• _To do_:
From the first line of the records through the line containing "639 | 655 |", retype every line exactly and nothing else.

===== Source information

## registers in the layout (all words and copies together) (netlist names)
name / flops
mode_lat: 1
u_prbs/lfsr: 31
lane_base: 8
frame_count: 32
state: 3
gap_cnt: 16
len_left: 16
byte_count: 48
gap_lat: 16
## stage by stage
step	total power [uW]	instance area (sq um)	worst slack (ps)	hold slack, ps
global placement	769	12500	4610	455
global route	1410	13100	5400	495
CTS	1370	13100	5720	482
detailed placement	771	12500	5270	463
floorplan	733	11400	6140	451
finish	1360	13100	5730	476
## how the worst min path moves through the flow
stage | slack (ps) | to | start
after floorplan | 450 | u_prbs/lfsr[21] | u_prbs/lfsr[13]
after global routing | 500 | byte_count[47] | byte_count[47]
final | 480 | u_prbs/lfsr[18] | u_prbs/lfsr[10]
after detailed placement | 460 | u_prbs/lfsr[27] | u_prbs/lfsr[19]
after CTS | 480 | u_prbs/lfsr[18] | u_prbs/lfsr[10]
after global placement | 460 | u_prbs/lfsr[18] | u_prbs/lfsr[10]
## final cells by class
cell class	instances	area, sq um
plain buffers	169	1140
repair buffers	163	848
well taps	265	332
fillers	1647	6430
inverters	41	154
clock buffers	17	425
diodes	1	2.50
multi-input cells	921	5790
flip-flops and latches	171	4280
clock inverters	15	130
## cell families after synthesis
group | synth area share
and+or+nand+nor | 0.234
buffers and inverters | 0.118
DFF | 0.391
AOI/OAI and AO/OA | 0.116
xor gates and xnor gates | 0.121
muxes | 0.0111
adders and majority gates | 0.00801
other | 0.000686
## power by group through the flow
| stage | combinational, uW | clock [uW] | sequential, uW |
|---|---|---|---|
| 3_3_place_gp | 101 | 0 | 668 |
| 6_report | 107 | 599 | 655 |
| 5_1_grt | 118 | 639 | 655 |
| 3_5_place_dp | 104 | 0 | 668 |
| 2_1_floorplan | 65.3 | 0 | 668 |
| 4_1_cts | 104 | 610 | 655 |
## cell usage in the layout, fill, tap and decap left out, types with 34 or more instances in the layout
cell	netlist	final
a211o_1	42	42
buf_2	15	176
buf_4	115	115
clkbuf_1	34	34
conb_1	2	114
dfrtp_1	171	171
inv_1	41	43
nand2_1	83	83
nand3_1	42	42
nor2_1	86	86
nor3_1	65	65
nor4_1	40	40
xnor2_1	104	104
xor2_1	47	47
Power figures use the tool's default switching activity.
**config.mk**
```make
export PLATFORM = sky130hd
export DESIGN_NAME = cache_ctrl
export DESIGN_NICKNAME = d
export VERILOG_FILES = /design/src/rtl/cache_ctrl.sv
export SDC_FILE = /design/constraint.sdc
export NUM_CORES = 1
export LEC_CHECK = 0
export BUFFER_PORTS_ARGS = -buffer_cell sky130_fd_sc_hd__buf_2
export CAP_MARGIN = 10
export CORE_UTILIZATION = 35
export CTS_CLUSTER_SIZE = 16
export DETAILED_ROUTE_END_ITERATION = 10
export PLACE_DENSITY = 0.64
export SETUP_SLACK_MARGIN = 0.02
export SYNTH_ARGS = -nofsm -noshare
export SYNTH_HDL_FRONTEND = slang
export SYNTH_SLANG_ARGS = --single-unit
```
**constraint.sdc**
```tcl
create_clock -name clk -period 4.7 [get_ports clk]
set_input_delay 0.235 -clock clk [delete_from_list [all_inputs] [get_ports clk]]
set_output_delay 0.235 -clock clk [all_outputs]
set_load 0.02 [all_outputs]
```
**src/rtl/cache_ctrl.sv**
```systemverilog
// Direct-mapped write-back/write-allocate data cache in front of main_mem: 4 lines x 4 words of 32 bits.
// Latency: a hit is answered from the COMPARE state, so cpu_ready is high in the second cycle after the request cycle.
//          A miss first writes back a dirty victim (4 words) if needed, refills (4 words), then re-runs COMPARE.
// Backpressure: cpu_req is only sampled in IDLE, so requests during busy must be held or re-presented.
//          Memory stalls follow the level "done" signal, with no timeout.
// Ports: cpu_* is the requester side; *_mem, read_data_mem and done form the one-word-per-transaction main_mem port.
module cache_ctrl #(
    parameter int ADDR_W         = 10,
    parameter int NUM_LINES      = 4,
    parameter int WORDS_PER_LINE = 4
) (
    input  logic              clk,
    input  logic              rst_n,
    input  logic              cpu_req,
    input  logic              cpu_rw,
    input  logic [ADDR_W-1:0] cpu_addr,
    input  logic [31:0]       cpu_wdata,
    output logic [31:0]       cpu_rdata,
    output logic              cpu_ready,
    output logic              cpu_hit,
    output logic              busy,
    output logic              read_write_mem,
    output logic [ADDR_W-1:0] address_mem,
    output logic [31:0]       write_data_mem,
    input  logic [31:0]       read_data_mem,
    input  logic              done
);

    localparam int IDX_W = $clog2(NUM_LINES);
    localparam int OFF_W = $clog2(WORDS_PER_LINE);
    localparam int TAG_W = ADDR_W - IDX_W - OFF_W - 2;
    localparam int WA_W  = ADDR_W - 2;
    localparam logic [OFF_W-1:0] LAST_WORD = OFF_W'(WORDS_PER_LINE - 1);

    typedef enum logic [2:0] {
        S_IDLE, S_COMPARE, S_WB_ISSUE, S_WB_WAIT, S_RF_ISSUE, S_RF_WAIT
    } state_t;

    state_t                  state_q, state_d;
    logic [OFF_W-1:0]        cnt_q, cnt_d;
    logic                    seen_low_q, seen_low_d;    // done has been observed low in this WAIT
    logic                    post_fill_q, post_fill_d;  // current COMPARE pass follows a refill
    logic                    req_rw_q, req_rw_d;
    logic [WA_W-1:0]         req_waddr_q, req_waddr_d;  // word address, byte offset dropped
    logic [31:0]             req_wdata_q, req_wdata_d;
    logic [NUM_LINES-1:0]    valid_q, valid_d, dirty_q, dirty_d;
    logic [31:0]             cpu_rdata_q, cpu_rdata_d;
    logic                    cpu_ready_q, cpu_ready_d, cpu_hit_q, cpu_hit_d, busy_q, busy_d;
    logic                    rw_mem_q, rw_mem_d;
    logic [ADDR_W-1:0]       addr_mem_q, addr_mem_d;
    logic [31:0]             wdata_mem_q, wdata_mem_d;

    // Tag and data storage carry no reset; valid_q gates their use.
    logic [TAG_W-1:0]        tag_q  [NUM_LINES];
    logic [31:0]             data_q [NUM_LINES*WORDS_PER_LINE];

    logic                    tag_we, data_we;
    logic [IDX_W+OFF_W-1:0]  data_waddr;
    logic [31:0]             data_wdat;

    logic [TAG_W-1:0]        req_tag;
    logic [IDX_W-1:0]        req_idx;
    logic [OFF_W-1:0]        req_off;
    logic                    lookup_hit;
    logic                    unused_addr_bits;

    assign unused_addr_bits = ^cpu_addr[1:0];

    assign req_tag    = req_waddr_q[WA_W-1 -: TAG_W];
    assign req_idx    = req_waddr_q[OFF_W +: IDX_W];
    assign req_off    = req_waddr_q[OFF_W-1:0];
    assign lookup_hit = valid_q[req_idx] && (tag_q[req_idx] == req_tag);

    always_comb begin
        state_d     = state_q;
        cnt_d       = cnt_q;
        seen_low_d  = seen_low_q;
        post_fill_d = post_fill_q;
        req_rw_d    = req_rw_q;
        req_waddr_d = req_waddr_q;
        req_wdata_d = req_wdata_q;
        valid_d     = valid_q;
        dirty_d     = dirty_q;
        cpu_rdata_d = cpu_rdata_q;
        cpu_ready_d = 1'b0;
        cpu_hit_d   = cpu_hit_q;
        rw_mem_d    = rw_mem_q;
        addr_mem_d  = addr_mem_q;
        wdata_mem_d = wdata_mem_q;
        tag_we      = 1'b0;
        data_we     = 1'b0;
        data_waddr  = {req_idx, req_off};
        data_wdat   = req_wdata_q;

        unique case (state_q)
            S_IDLE: begin
                if (cpu_req) begin
                    req_rw_d    = cpu_rw;
                    req_waddr_d = cpu_addr[ADDR_W-1:2];
                    req_wdata_d = cpu_wdata;
                    post_fill_d = 1'b0;
                    state_d     = S_COMPARE;
                end
            end
            S_COMPARE: begin
                if (lookup_hit) begin
                    cpu_ready_d = 1'b1;
                    cpu_hit_d   = !post_fill_q;
                    if (req_rw_q) begin
                        data_we          = 1'b1;
                        dirty_d[req_idx] = 1'b1;
                    end else begin
                        cpu_rdata_d = data_q[{req_idx, req_off}];
                    end
                    state_d = S_IDLE;
                end else begin
                    cnt_d   = '0;
                    state_d = (valid_q[req_idx] && dirty_q[req_idx]) ? S_WB_ISSUE : S_RF_ISSUE;
                end
            end
            S_WB_ISSUE: begin
                wdata_mem_d = data_q[{req_idx, cnt_q}];
                rw_mem_d    = 1'b1;
                addr_mem_d  = {tag_q[req_idx], req_idx, cnt_q, 2'b00};
                seen_low_d  = 1'b0;
                state_d     = S_WB_WAIT;
            end
            S_WB_WAIT: begin
                // done is a level: only a high seen after a low ends the transaction.
                if (!seen_low_q) begin
                    seen_low_d = !done;
                end else if (done) begin
                    if (cnt_q == LAST_WORD) begin
                        dirty_d[req_idx] = 1'b0;
                        cnt_d            = '0;
                        state_d          = S_RF_ISSUE;
                    end else begin
                        cnt_d   = cnt_q + OFF_W'(1);
                        state_d = S_WB_ISSUE;
                    end
                end
            end
            S_RF_ISSUE: begin
                rw_mem_d   = 1'b0;
                addr_mem_d = {req_tag, req_idx, cnt_q, 2'b00};
                seen_low_d = 1'b0;
                state_d    = S_RF_WAIT;
            end
            S_RF_WAIT: begin
                if (!seen_low_q) begin
                    seen_low_d = !done;
                end else if (done) begin
                    data_we    = 1'b1;
                    data_waddr = {req_idx, cnt_q};
                    data_wdat  = read_data_mem;
                    if (cnt_q == LAST_WORD) begin
                        valid_d[req_idx] = 1'b1;
                        dirty_d[req_idx] = 1'b0;
                        tag_we           = 1'b1;
                        post_fill_d      = 1'b1;
                        state_d          = S_COMPARE;
                    end else begin
                        cnt_d   = cnt_q + OFF_W'(1);
                        state_d = S_RF_ISSUE;
                    end
                end
            end
            default: state_d = S_IDLE;
        endcase

        busy_d = (state_d != S_IDLE);
    end

    always_ff @(posedge clk or negedge rst_n) begin
        if (!rst_n) begin
            state_q     <= S_IDLE;
            cnt_q       <= '0;
            seen_low_q  <= 1'b0;
            post_fill_q <= 1'b0;
            req_rw_q    <= 1'b0;
            req_waddr_q <= '0;
            req_wdata_q <= '0;
            valid_q     <= '0;
            dirty_q     <= '0;
            cpu_rdata_q <= '0;
            cpu_ready_q <= 1'b0;
            cpu_hit_q   <= 1'b0;
            busy_q      <= 1'b0;
            rw_mem_q    <= 1'b0;
            addr_mem_q  <= '0;
            wdata_mem_q <= '0;
        end else begin
            state_q     <= state_d;
            cnt_q       <= cnt_d;
            seen_low_q  <= seen_low_d;
            post_fill_q <= post_fill_d;
            req_rw_q    <= req_rw_d;
            req_waddr_q <= req_waddr_d;
            req_wdata_q <= req_wdata_d;
            valid_q     <= valid_d;
            dirty_q     <= dirty_d;
            cpu_rdata_q <= cpu_rdata_d;
            cpu_ready_q <= cpu_ready_d;
            cpu_hit_q   <= cpu_hit_d;
            busy_q      <= busy_d;
            rw_mem_q    <= rw_mem_d;
            addr_mem_q  <= addr_mem_d;
            wdata_mem_q <= wdata_mem_d;
        end
    end

    always_ff @(posedge clk) begin
        if (data_we) data_q[data_waddr] <= data_wdat;
        if (tag_we)  tag_q[req_idx]     <= req_tag;
    end

    assign cpu_rdata      = cpu_rdata_q;
    assign cpu_ready      = cpu_ready_q;
    assign cpu_hit        = cpu_hit_q;
    assign busy           = busy_q;
    assign read_write_mem = rw_mem_q;
    assign address_mem    = addr_mem_q;
    assign write_data_mem = wdata_mem_q;

endmodule
```
**config.mk**
```make
export PLATFORM = sky130hd
export DESIGN_NAME = id_ex_hazard_ctrl
export DESIGN_NICKNAME = d
export VERILOG_FILES = /design/src/rtl/id_ex_hazard_ctrl.sv
export SDC_FILE = /design/constraint.sdc
export NUM_CORES = 1
export LEC_CHECK = 0
export ABC_AREA = 1
export ABC_CLOCK_PERIOD_IN_PS = 4300
export CORE_UTILIZATION = 56
export CTS_CLUSTER_SIZE = 10
export DETAILED_ROUTE_END_ITERATION = 12
export PLACE_DENSITY = 0.87
export SYNTH_ARGS = -nofsm -noshare
export SYNTH_HDL_FRONTEND = slang
export SYNTH_SLANG_ARGS = --single-unit
```
**constraint.sdc**
```tcl
create_clock -name clk -period 4.3 [get_ports clk]
set_clock_uncertainty 0.1 [all_clocks]
set_input_delay 0.645 -clock clk [delete_from_list [all_inputs] [get_ports clk]]
set_output_delay 0.645 -clock clk [all_outputs]
set_load 0.005 [all_outputs]
```
===== config.mk =====
export PLATFORM = sky130hd
export DESIGN_NAME = gpr_sb
export DESIGN_NICKNAME = d
export VERILOG_FILES = /design/src/rtl/gpr_sb.sv
export SDC_FILE = /design/constraint.sdc
export NUM_CORES = 2
export LEC_CHECK = 0
export BUFFER_PORTS_ARGS = -buffer_cell sky130_fd_sc_hd__buf_2
export CELL_PAD_IN_SITES_DETAIL_PLACEMENT = 2
export CELL_PAD_IN_SITES_GLOBAL_PLACEMENT = 2
export CORE_UTILIZATION = 35
export CTS_CLUSTER_SIZE = 8
export DETAILED_ROUTE_END_ITERATION = 8
export PLACE_DENSITY = 0.72
export SLEW_MARGIN = 40
export SYNTH_ARGS = -nofsm -noshare
export SYNTH_HDL_FRONTEND = slang
export SYNTH_SLANG_ARGS = --single-unit

===== constraint.sdc =====
create_clock -name Clk -period 14.4 [get_ports Clk]
set_input_delay 1.44 -clock Clk [delete_from_list [all_inputs] [get_ports Clk]]
set_output_delay 1.44 -clock Clk [all_outputs]
set_load 0.005 [all_outputs]

===== src/rtl/gpr_sb.sv =====
`default_nettype none
// ============================================================================
// Module   : gpr_sb
// Purpose  : Multi-read-port general-purpose register file with a per-register
//            busy scoreboard. Optional write-to-read forwarding is enabled by
//            defining GPR_SB_BYPASS_EN.
// Revision : 1.0 - initial release
// ============================================================================
module gpr_sb #(
    parameter int DATA_W = 32,
    parameter int ADDR_W = 5,
    parameter int NRD    = 2
) (
    input  logic                  Clk,
    input  logic                  Reset,
    input  logic [NRD*ADDR_W-1:0] RAddr,
    output logic [NRD*DATA_W-1:0] RData,
    output logic [NRD-1:0]        RBusy,
    input  logic                  RegWrite,
    input  logic [ADDR_W-1:0]     WAddr,
    input  logic [DATA_W-1:0]     WData,
    input  logic                  Issue,
    input  logic [ADDR_W-1:0]     IssueAddr,
    output logic [ADDR_W:0]       BusyCnt
);

    localparam int NREG = 2**ADDR_W;

    logic [DATA_W-1:0] regs_q [NREG];
    logic [DATA_W-1:0] regs_d [NREG];
    logic [NREG-1:0]   busy_q;
    logic [NREG-1:0]   busy_d;
    logic [ADDR_W:0]   busy_cnt_q;
    logic [ADDR_W:0]   busy_cnt_d;

    logic w_we;
    logic w_issue;

    // Address 0 is hardwired: it is never written and never marked busy.
    assign w_we    = RegWrite && (WAddr != '0);
    assign w_issue = Issue && (IssueAddr != '0);

    always_comb begin
        regs_d = regs_q;
        if (w_we) begin
            regs_d[WAddr] = WData;
        end
        if (Reset) begin
            for (int i = 0; i < NREG; i++) begin
                regs_d[i] = '0;
            end
        end
    end

    // The issue mark is applied after the write clear so it wins on a collision.
    always_comb begin
        busy_d = busy_q;
        if (w_we) begin
            busy_d[WAddr] = 1'b0;
        end
        if (w_issue) begin
            busy_d[IssueAddr] = 1'b1;
        end
        if (Reset) begin
            busy_d = '0;
        end
        busy_cnt_d = '0;
        for (int i = 0; i < NREG; i++) begin
            busy_cnt_d = busy_cnt_d + {{ADDR_W{1'b0}}, busy_d[i]};
        end
    end

    always_ff @(posedge Clk) begin
        regs_q     <= regs_d;
        busy_q     <= busy_d;
        busy_cnt_q <= busy_cnt_d;
    end

    assign BusyCnt = busy_cnt_q;

`ifdef GPR_SB_BYPASS_EN
    logic w_fwd_en;
    logic w_fwd_busy;
    assign w_fwd_en   = w_we && !Reset;
    assign w_fwd_busy = w_issue && (IssueAddr == WAddr);
`endif

    for (genvar k = 0; k < NRD; k++) begin : g_rd
        logic [ADDR_W-1:0] w_ra;
        logic [DATA_W-1:0] w_stored_data;
        logic              w_stored_busy;

        assign w_ra          = RAddr[k*ADDR_W +: ADDR_W];
        assign w_stored_data = (w_ra == '0) ? '0 : regs_q[w_ra];
        assign w_stored_busy = busy_q[w_ra];

`ifdef GPR_SB_BYPASS_EN
        logic w_hit;
        assign w_hit                   = w_fwd_en && (w_ra == WAddr);
        assign RData[k*DATA_W +: DATA_W] = w_hit ? WData : w_stored_data;
        assign RBusy[k]                = w_hit ? w_fwd_busy : w_stored_busy;
`else
        assign RData[k*DATA_W +: DATA_W] = w_stored_data;
        assign RBusy[k]                = w_stored_busy;
`endif
    end

endmodule
`default_nettype wire


==> results.ini <==
[critical_path]
cp.required_ns = 15.12
critPathSlowestCell = fa_1
max_stage_delay_ns = 0.60
cp.arrival_ns = 7.48
start_kind = input pin
path_delay_family = adder cells
end_kind = flip-flop
crit_type = input pin to flip-flop
cp_cell_sequence = buf_2 -> and3b_1 -> nand2_2 -> buf_4 -> nand2_1 -> a21o_1 -> fa_1 -> fa_1 -> fa_1 -> fa_1 -> fa_1 -> inv_1 -> fa_1 -> ha_1 -> fa_1 -> a21o_1 -> a21oi_1 -> xnor2_1
critPathBufInv = 3
cp_max_fo = 33
cpMostUsedCell = fa_1
rrSetupSlack_ns = 9.35

[timing]
rsz0062_at_grt = no
hold_slack_ns = 0.471
fin_crit_ns = 6.76
max_slew_margin_pct = 34.2
timing_hold_violations_final = 0
worst_pin_slew_ns = 0.981
finalCritPeriodShare_pct = 46.9
fin_ws_ns = 7.64
max_freq_mhz = 148
setup_tns_ns = 0
maxSlewViolCount = 0
setup_viol_count_final = 0
clock_skew_ns = 0.0182

[synthesis]
seq_area_frac_synth_pct = 39.1
synth-async-reset-ratio_pct = 0
synth_cell_type_count = 45
yosys_register_bits = 1062
synthTopCellsByCount = 2,140 x nand2_1, 1,062 x dfxtp_1, 1,049 x a21oi_1
yosys.area.top_type = dfxtp_1
syn_area_um2 = 54300
syn_inst = 6292
synth_edf_count = 0
synth_warnings = 0
synth_top_area_share_pct = 39.1
ys.flop_type = dfxtp_1
yosysMostFrequentCell = nand2_1
synthTopCellsByArea = dfxtp_1 39%, mux4_2 15%, nand2_1 15%, a21oi_1 9.7%, mux2i_1 5.9%
syn_area_per_cell_um2 = 8.64
synth_fp_nets = 6379

[outcome]
status = finished clean

[clocking]
cts-hold-fix-buffers = 0
cts_resized = 0
clkLatencyLatePin_ns = 0.80
cts_setup_buffers = 0
clk_pin_slew_worst_paths_ns = 0.05
tritoncts = yes
cts_sinks = 1062
root_buffer = clkbuf_16
cts_buffers = 151
htreeDepth = 4
clock_path_buffers = 3

[die]
num_rows = 144
die_h_um = 396
die_x_um = 396
io_pins = 128
coreArea_um2 = 154000
start_util_pct = 35.3
die_area_um2 = 157000

[pwr]
vdd_drop_max_uv = 130
power.total_mw = 6.93
leakage_nw = 20.1
p_per_area_nw_per_um2 = 114

[place]
dpl_cell_area_um2 = 56500
pre_cts_ws_ns = 6.88
globalplace.congestion = 0.889
post-place-cells = 7957
dpl.hpwl_um = 156000
port_buffers = 127

[drt]
drtPass1Iterations = 5
ant_nets = 0
drt_iter0_drc = 4996
drcViolationCount = 0
drt-total-wl_um = 263000
vias = 51500
routedWlPerCell_um = 32.3
vias_per_cell = 6.33

[finish]
final_area_um2 = 60700
syn_to_final_growth_pct = 11.7
fin_util_pct = 39.4
fin_nets = 6158
drive_above_1_share_pct = 16.0
final_cells = 8143
fill_cells = 16800

[grt]
overflow = 0
antenna_found_initial = 12
grt_pass1_wl_um = 380000
grt_pass1_vias = 54300
grt_max_degree = 120
grt_usage_pct = 32.9

[hold_path]
hp-class = flip-flop to flip-flop

[flow_run]
max_cap_viol_count = 0

tightest hold or removal path: cells and delay by family, from the launching register on:
kind	cells	cell delay, ns
AO/OA/AOI/OAI	1	0.05
flip-flops	1	0.31
AND/OR/NAND/NOR	1	0.06
final timing paths:
| kind | startpoint | to | depth (start not counted) |
|---|---|---|---|
| hold / removal | regs_q[875] | regs_q[875] | 2 |
| setup reg to reg | busy_q[23] | BusyCnt[4] | 16 |
| setup / recovery | WAddr[1] | BusyCnt[4] | 18 |
| hold reg to reg | regs_q[875] | regs_q[875] | 2 |
per-layer routing:
layer,GRT usage (%),share of wire (%),wire length (um),vias up
li1,-,-,-,21500
met1,44.3,43,112000,27300
met2,51.8,46,120000,2177
met3,6.42,8.0,20900,553
met4,12.9,3.7,9770,10
met5,0,0.026,69,-
state kept, by name (all words and copies together) (netlist names):
name,cells
BusyCnt,6
busy_q,32
regs_q,1024
placed cells by master (no fill, tap or decap), types with 8 or more instances in the layout:
cell type  instances
a211oi_1          56
a211oi_2           8
a21o_1            23
a21oi_1         1049
a221oi_1          49
a22oi_1           74
a311oi_1          27
buf_12             8
buf_2            123
buf_4            112
buf_6             18
clkbuf_16        158
dfxtp_1         1062
fa_1              24
inv_1             25
mux2_2            67
mux2i_1          323
mux4_2           369
nand2_1         2111
nand2_2           29
nand4_1           33
nor2_1            15
nor2_4            26
nor2b_1           68
nor3b_1            8
o2111ai_1          8
o21ai_0           16
o21ai_1           39
o221ai_1          65
final cells by class:
cell class | count | area (um2) | share of cell area (%)
clock buffer | 165 | 3980 | 6.55
multi-input combinational | 4560 | 30700 | 50.6
inverter | 27 | 104 | 0.171
timing repair buffer | 269 | 1980 | 3.26
tap | 2044 | 2560 | 4.21
sequential | 1062 | 21300 | 35.0
clock inverter | 9 | 93.8 | 0.155
antenna | 7 | 17.5 | 0.0288
logic make-up (layout without fill, tap and decap cells):
family	after synthesis	in the layout	share of synthesized area [%]
xor+xnor	3	3	0.0484
other cells	0	7	0
mux	759	759	22.6
compound gates	1428	1428	15.0
buf+inv	670	470	5.17
simple gates	2339	2339	17.0
flops	1062	1062	39.1
fa+ha+maj	31	31	1.05
where the power goes:
group | internal [mW] | total [mW] | leakage, nW | switching [mW]
clock network | 1.93 | 3.31 | 2.00 | 1.39
registers | 2.97 | 2.98 | 8.56 | 0.0186
logic | 0.169 | 0.630 | 9.51 | 0.461
total | 5.06 | 6.93 | 20.1 | 1.87
Power figures use the tool's default switching activity.
### config.mk
export PLATFORM = sky130hd
export DESIGN_NAME = m_layer_input_buf
export DESIGN_NICKNAME = d
export VERILOG_FILES = /design/src/rtl/m_layer_input_buf.sv
export SDC_FILE = /design/constraint.sdc
export NUM_CORES = 1
export LEC_CHECK = 0
export ABC_AREA = 1
export CELL_PAD_IN_SITES_DETAIL_PLACEMENT = 1
export CELL_PAD_IN_SITES_GLOBAL_PLACEMENT = 1
export CORE_MARGIN = 4
export CORE_UTILIZATION = 45
export CTS_CLUSTER_DIAMETER = 150
export DETAILED_ROUTE_END_ITERATION = 8
export GPL_TIMING_DRIVEN = 0
export PLACE_DENSITY_LB_ADDON = 0.1
export SYNTH_ARGS = -nofsm -noshare
export SYNTH_HDL_FRONTEND = slang
export SYNTH_SLANG_ARGS = --single-unit
### constraint.sdc
create_clock -name clk_in -period 2.6 [get_ports clk_in]
set_input_delay 0.39 -clock clk_in [delete_from_list [all_inputs] [get_ports clk_in]]
set_output_delay 0.39 -clock clk_in [all_outputs]
set_load 0.02 [all_outputs]
==> config.mk <==
export PLATFORM = sky130hd
export DESIGN_NAME = load_store_unit
export DESIGN_NICKNAME = d
export VERILOG_FILES = /design/src/rtl/lsu_pkg.sv /design/src/rtl/lsu_align.sv /design/src/rtl/load_store_unit.sv
export SDC_FILE = /design/constraint.sdc
export NUM_CORES = 1
export LEC_CHECK = 0
export CAP_MARGIN = 10
export CORE_AREA = 2 2 186 188
export DETAILED_ROUTE_END_ITERATION = 7
export DIE_AREA = 0 0 188 190
export PLACE_DENSITY = 0.73
export SYNTH_ARGS = -nofsm -noshare
export SYNTH_HDL_FRONTEND = slang
export SYNTH_SLANG_ARGS = --single-unit
export TNS_END_PERCENT = 5
==> constraint.sdc <==
create_clock -name clk_i -period 3.16 [get_ports clk_i]
set_clock_uncertainty 0.15 [all_clocks]
set_input_delay 0.632 -clock clk_i [delete_from_list [all_inputs] [get_ports clk_i]]
set_output_delay 0.632 -clock clk_i [all_outputs]
set_load 0.01 [all_outputs]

==========

• _Worked solution_:
## registers in the layout (all words and copies together) (netlist names)
name / flops
mode_lat: 1
u_prbs/lfsr: 31
lane_base: 8
frame_count: 32
state: 3
gap_cnt: 16
len_left: 16
byte_count: 48
gap_lat: 16
## stage by stage
step	total power [uW]	instance area (sq um)	worst slack (ps)	hold slack, ps
global placement	769	12500	4610	455
global route	1410	13100	5400	495
CTS	1370	13100	5720	482
detailed placement	771	12500	5270	463
floorplan	733	11400	6140	451
finish	1360	13100	5730	476
## how the worst min path moves through the flow
stage | slack (ps) | to | start
after floorplan | 450 | u_prbs/lfsr[21] | u_prbs/lfsr[13]
after global routing | 500 | byte_count[47] | byte_count[47]
final | 480 | u_prbs/lfsr[18] | u_prbs/lfsr[10]
after detailed placement | 460 | u_prbs/lfsr[27] | u_prbs/lfsr[19]
after CTS | 480 | u_prbs/lfsr[18] | u_prbs/lfsr[10]
after global placement | 460 | u_prbs/lfsr[18] | u_prbs/lfsr[10]
## final cells by class
cell class	instances	area, sq um
plain buffers	169	1140
repair buffers	163	848
well taps	265	332
fillers	1647	6430
inverters	41	154
clock buffers	17	425
diodes	1	2.50
multi-input cells	921	5790
flip-flops and latches	171	4280
clock inverters	15	130
## cell families after synthesis
group | synth area share
and+or+nand+nor | 0.234
buffers and inverters | 0.118
DFF | 0.391
AOI/OAI and AO/OA | 0.116
xor gates and xnor gates | 0.121
muxes | 0.0111
adders and majority gates | 0.00801
other | 0.000686
## power by group through the flow
| stage | combinational, uW | clock [uW] | sequential, uW |
|---|---|---|---|
| 3_3_place_gp | 101 | 0 | 668 |
| 6_report | 107 | 599 | 655 |
| 5_1_grt | 118 | 639 | 655 |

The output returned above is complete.